Metallization cross-linking and electronic state engineering of zeolitic imidazole framework: boosting the electroanalytical response of physiological biomolecules

Utilizing the Kirkendall effect to acquire hollow zeolitic imidazole framework (HZIF) allows for the predictable combination of superior guest molecules, which has favorable potential in the field of biomolecular detection. Herein, the ~42 nm hollow nanocages, HZIF(Au), were constructed through the different diffusion rates of Zn2+ and Au3+. By leveraging the Kirkendall effect at different Au3+ levels and over time (0, 5, 30, and 60 min) a composite with iron porphyrin (TCPP(Fe)) (the HZIF(Au4.5)@TCPP(Fe)) was effectively assembled.

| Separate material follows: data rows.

`src/rtl/multi_cycle_controller.sv`:
```
// -----------------------------------------------------------------------------
// multi_cycle_controller
//
// Control sequencer for the multi-cycle RV32I datapath. The datapath has one
// shared ALU, one unified instruction/data memory port, and IR/MDR/A/B/ALUOut
// holding registers. This block steps each instruction through
// FETCH -> DECODE -> execute -> memory -> write-back and drives every mux
// select and write strobe in the datapath.
//
// Ports
//   clk         in   single clock, rising-edge
//   reset       in   synchronous, active-low
//   opcode      in   IR[6:0] of the latched instruction
//   bcond       in   branch-compare result, meaningful in EX_BR
//   ecall_halt  in   datapath flag (x17 == 10), selects a halting ECALL
//   mem_ready   in   memory completes the current read/write this cycle
//   pc_write    out  load PC this edge
//   pc_source   out  0 = live ALU result, 1 = ALUOut register
//   i_or_d      out  memory address: 0 = PC, 1 = ALUOut
//   mem_read    out  memory read request
//   mem_write   out  memory write request
//   ir_write    out  latch memory dout into IR
//   reg_write   out  register-file write enable
//   mem_to_reg  out  rd_din = MDR
//   pc_to_reg   out  rd_din = live ALU result (PC+4 for link)
//   alu_src_a   out  0 = PC, 1 = A
//   alu_src_b   out  0 = B, 1 = constant 4, 2 = immediate
//   alu_op      out  0 = add, 1 = branch compare, 2 = decode funct3/funct7
//   is_halted   out  high once a halting ECALL has been decoded
// -----------------------------------------------------------------------------
module multi_cycle_controller (
  input  logic       clk,
  input  logic       reset,
  input  logic [6:0] opcode,
  input  logic       bcond,
  input  logic       ecall_halt,
  input  logic       mem_ready,
  output logic       pc_write,
  output logic       pc_source,
  output logic       i_or_d,
  output logic       mem_read,
  output logic       mem_write,
  output logic       ir_write,
  output logic       reg_write,
  output logic       mem_to_reg,
  output logic       pc_to_reg,
  output logic       alu_src_a,
  output logic [1:0] alu_src_b,
  output logic [1:0] alu_op,
  output logic       is_halted
);

  localparam logic [6:0] OP_R      = 7'b0110011;
  localparam logic [6:0] OP_I_ALU  = 7'b0010011;
  localparam logic [6:0] OP_LOAD   = 7'b0000011;
  localparam logic [6:0] OP_STORE  = 7'b0100011;
  localparam logic [6:0] OP_BRANCH = 7'b1100011;
  localparam logic [6:0] OP_JAL    = 7'b1101111;
  localparam logic [6:0] OP_JALR   = 7'b1100111;
  localparam logic [6:0] OP_ECALL  = 7'b1110011;

  localparam logic [1:0] SRC_B_REG  = 2'd0;
  localparam logic [1:0] SRC_B_FOUR = 2'd1;
  localparam logic [1:0] SRC_B_IMM  = 2'd2;

  localparam logic [1:0] ALU_ADD    = 2'd0;
  localparam logic [1:0] ALU_BRANCH = 2'd1;
  localparam logic [1:0] ALU_FUNCT  = 2'd2;

  typedef enum logic [3:0] {
    S_FETCH   = 4'd0,
    S_DECODE  = 4'd1,
    S_EX_R    = 4'd2,
    S_EX_I    = 4'd3,
    S_EX_ADDR = 4'd4,
    S_MEM_RD  = 4'd5,
    S_MEM_WR  = 4'd6,
    S_WB_ALU  = 4'd7,
    S_WB_MEM  = 4'd8,
    S_EX_BR   = 4'd9,
    S_EX_JAL  = 4'd10,
    S_EX_JALR = 4'd11,
    S_JALR_WB = 4'd12,
    S_PC_INC  = 4'd13,
    S_HALT    = 4'd14
  } state_t;

  state_t state_q, state_d;

  // State register; reset returns to FETCH from anywhere, including HALT.
  always_ff @(posedge clk) begin
    if (!reset) begin
      state_q <= S_FETCH;
    end else begin
      state_q <= state_d;
    end
  end

  // Next-state logic
  always_comb begin
    state_d = state_q;
    case (state_q)
      S_FETCH: begin
        if (mem_ready) state_d = S_DECODE;
      end
      S_DECODE: begin
        case (opcode)
          OP_R:      state_d = S_EX_R;
          OP_I_ALU:  state_d = S_EX_I;
          OP_LOAD:   state_d = S_EX_ADDR;
          OP_STORE:  state_d = S_EX_ADDR;
          OP_BRANCH: state_d = S_EX_BR;
          OP_JAL:    state_d = S_EX_JAL;
          OP_JALR:   state_d = S_EX_JALR;
          OP_ECALL:  state_d = ecall_halt ? S_HALT : S_PC_INC;
          default:   state_d = S_PC_INC;
        endcase
      end
      S_EX_R:    state_d = S_WB_ALU;
      S_EX_I:    state_d = S_WB_ALU;
      // Only LOAD and STORE reach EX_ADDR, so anything not a store is a load.
      S_EX_ADDR: state_d = (opcode == OP_STORE) ? S_MEM_WR : S_MEM_RD;
      S_MEM_RD: begin
        if (mem_ready) state_d = S_WB_MEM;
      end
      S_MEM_WR: begin
        if (mem_ready) state_d = S_FETCH;
      end
      S_WB_ALU:  state_d = S_FETCH;
      S_WB_MEM:  state_d = S_FETCH;
      S_EX_BR:   state_d = bcond ? S_FETCH : S_PC_INC;
      S_EX_JAL:  state_d = S_FETCH;
      S_EX_JALR: state_d = S_JALR_WB;
      S_JALR_WB: state_d = S_FETCH;
      S_PC_INC:  state_d = S_FETCH;
      S_HALT:    state_d = S_HALT;
      default:   state_d = S_FETCH;
    endcase
  end

  // Output decode. Moore from state, except ir_write (FETCH & mem_ready) and
  // pc_write in MEM_WR / EX_BR. Everything is held at 0 while reset is low,
  // so a reset during a memory wait drops the request in that same cycle.
  always_comb begin
    pc_write   = 1'b0;
    pc_source  = 1'b0;
    i_or_d     = 1'b0;
    mem_read   = 1'b0;
    mem_write  = 1'b0;
    ir_write   = 1'b0;
    reg_write  = 1'b0;
    mem_to_reg = 1'b0;
    pc_to_reg  = 1'b0;
    alu_src_a  = 1'b0;
    alu_src_b  = SRC_B_REG;
    alu_op     = ALU_ADD;
    is_halted  = 1'b0;
    if (reset) begin
      case (state_q)
        S_FETCH: begin
          mem_read = 1'b1;
          ir_write = mem_ready;
        end
        S_DECODE: begin
          // PC+imm precomputed into ALUOut for branch/JAL targets.
          alu_src_b = SRC_B_IMM;
        end
        S_EX_R: begin
          alu_src_a = 1'b1;
          alu_op    = ALU_FUNCT;
        end
        S_EX_I: begin
          alu_src_a = 1'b1;
          alu_src_b = SRC_B_IMM;
          alu_op    = ALU_FUNCT;
        end
        S_EX_ADDR: begin
          alu_src_a = 1'b1;
          alu_src_b = SRC_B_IMM;
        end
        S_MEM_RD: begin
          i_or_d   = 1'b1;
          mem_read = 1'b1;
        end
        S_MEM_WR: begin
          // PC+4 is applied on the edge the store completes.
          i_or_d    = 1'b1;
          mem_write = 1'b1;
          alu_src_b = SRC_B_FOUR;
          pc_write  = mem_ready;
        end
        S_WB_ALU: begin
          reg_write = 1'b1;
          alu_src_b = SRC_B_FOUR;
          pc_write  = 1'b1;
        end
        S_WB_MEM: begin
          reg_write  = 1'b1;
          mem_to_reg = 1'b1;
          alu_src_b  = SRC_B_FOUR;
          pc_write   = 1'b1;
        end
        S_EX_BR: begin
          // Target sits in ALUOut from DECODE; the ALU is busy comparing.
          alu_src_a = 1'b1;
          alu_op    = ALU_BRANCH;
          pc_source = 1'b1;
          pc_write  = bcond;
        end
        S_EX_JAL, S_JALR_WB: begin
          // Link value PC+4 comes live from the ALU; target from ALUOut.
          alu_src_b = SRC_B_FOUR;
          pc_to_reg = 1'b1;
          reg_write = 1'b1;
          pc_write  = 1'b1;
          pc_source = 1'b1;
        end
        S_EX_JALR: begin
          alu_src_a = 1'b1;
          alu_src_b = SRC_B_IMM;
        end
        S_PC_INC: begin
          alu_src_b = SRC_B_FOUR;
          pc_write  = 1'b1;
        end
        S_HALT: begin
          is_halted = 1'b1;
        end
        default: begin
        end
      endcase
    end
  end

endmodule

```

The selection of various metals within HZIF(Au4.5)@TCPP(Fe)-M (M = Fe, Co, Ni, and Cu) hybrid nanocomposites was then successfully formed via metallization cross-linking engineering. This metallization and the electron-donating properties of TCPP resulted in an electron-rich state for Au while the cross-linking of the carboxyl groups of TCPP with metal ions also significantly improved the electrocatalytic performance. Together, this allowed HZIF(Au4.5)@TCPP(Fe)-Fe to act as an effective electrochemical sensor with dopamine (DA) as the target molecule. In the optimal electrolyte environment, the linear range of 0.006–1500 μmol L−1 and detection limit of 0.002 μmol L−1 (signal-to-noise ratio, S/N = 3) could be realized for the DA response. This study carried out the fine regulation of ZIF nanocrystals through rational design; the unique construction and assembly strategy offered here will open up new routes for the evaluation of disease markers to effectively identify and monitor disease.